New York City Ballet’s “Traditions” program reached back to Balanchine’s 1929 “Prodigal Son,” one of only two complete ballets surviving from the long list of creations he made for Diaghilev’s Ballets Russes during the 1920s. On Friday night, Damian Woetzel was the son in this retelling of the biblical parable of rebellion, dissipation, and repentance. Mr. Woetzel, who is retiring this year, didn’t jump as high as the men’s ensemble in which he was frequently enmeshed, but he was nevertheless thoroughly believable in his youthful dash, impetuosity, and hunger. Maria Kowroski was the Siren who gives the son the lesson that all that glitters is not gold. She was at home in the role’s cold, posturing rapacity and with the wit informing its many suggestive, balletically unorthodox entanglements.

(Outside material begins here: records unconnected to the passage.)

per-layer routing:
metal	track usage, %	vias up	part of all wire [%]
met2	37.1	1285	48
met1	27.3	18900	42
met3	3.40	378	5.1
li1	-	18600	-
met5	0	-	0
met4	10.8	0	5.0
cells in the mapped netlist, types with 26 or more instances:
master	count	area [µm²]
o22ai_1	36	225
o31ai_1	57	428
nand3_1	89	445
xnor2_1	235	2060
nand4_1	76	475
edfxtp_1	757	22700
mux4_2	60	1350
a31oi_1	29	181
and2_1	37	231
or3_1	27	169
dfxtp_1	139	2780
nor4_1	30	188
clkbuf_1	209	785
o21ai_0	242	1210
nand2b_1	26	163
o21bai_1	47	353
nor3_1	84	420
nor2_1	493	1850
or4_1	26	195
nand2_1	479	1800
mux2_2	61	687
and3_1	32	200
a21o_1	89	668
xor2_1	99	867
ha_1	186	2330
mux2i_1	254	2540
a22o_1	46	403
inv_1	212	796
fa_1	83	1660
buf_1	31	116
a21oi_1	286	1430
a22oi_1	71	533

Opening the program was Balanchine’s “Square Dance,” where tradition harks back to the late 17th century, when British folk dances became infused with French court steps. The eventual descendent of this fusion was American square dancing. “Square Dance” is performed to selections by Corelli and Vivaldi, both of which have pronounced country flavor. On Friday, Megan Fairchild replaced the announced Abi Stafford, and she seemed to pick up where she left off last year. Ms. Fairchild arrived onstage on a high wind of bravura in the opening movement, in which she avoided being stiff, dry, or tight amidst the uncompromising speed and staccato of her phrases. Andrew Veyette, her partner in a long, slow-then-fast duet, showed his line as he danced alongside her, prefiguring the stately pace and ruminative quality of the solo he dances later in the ballet.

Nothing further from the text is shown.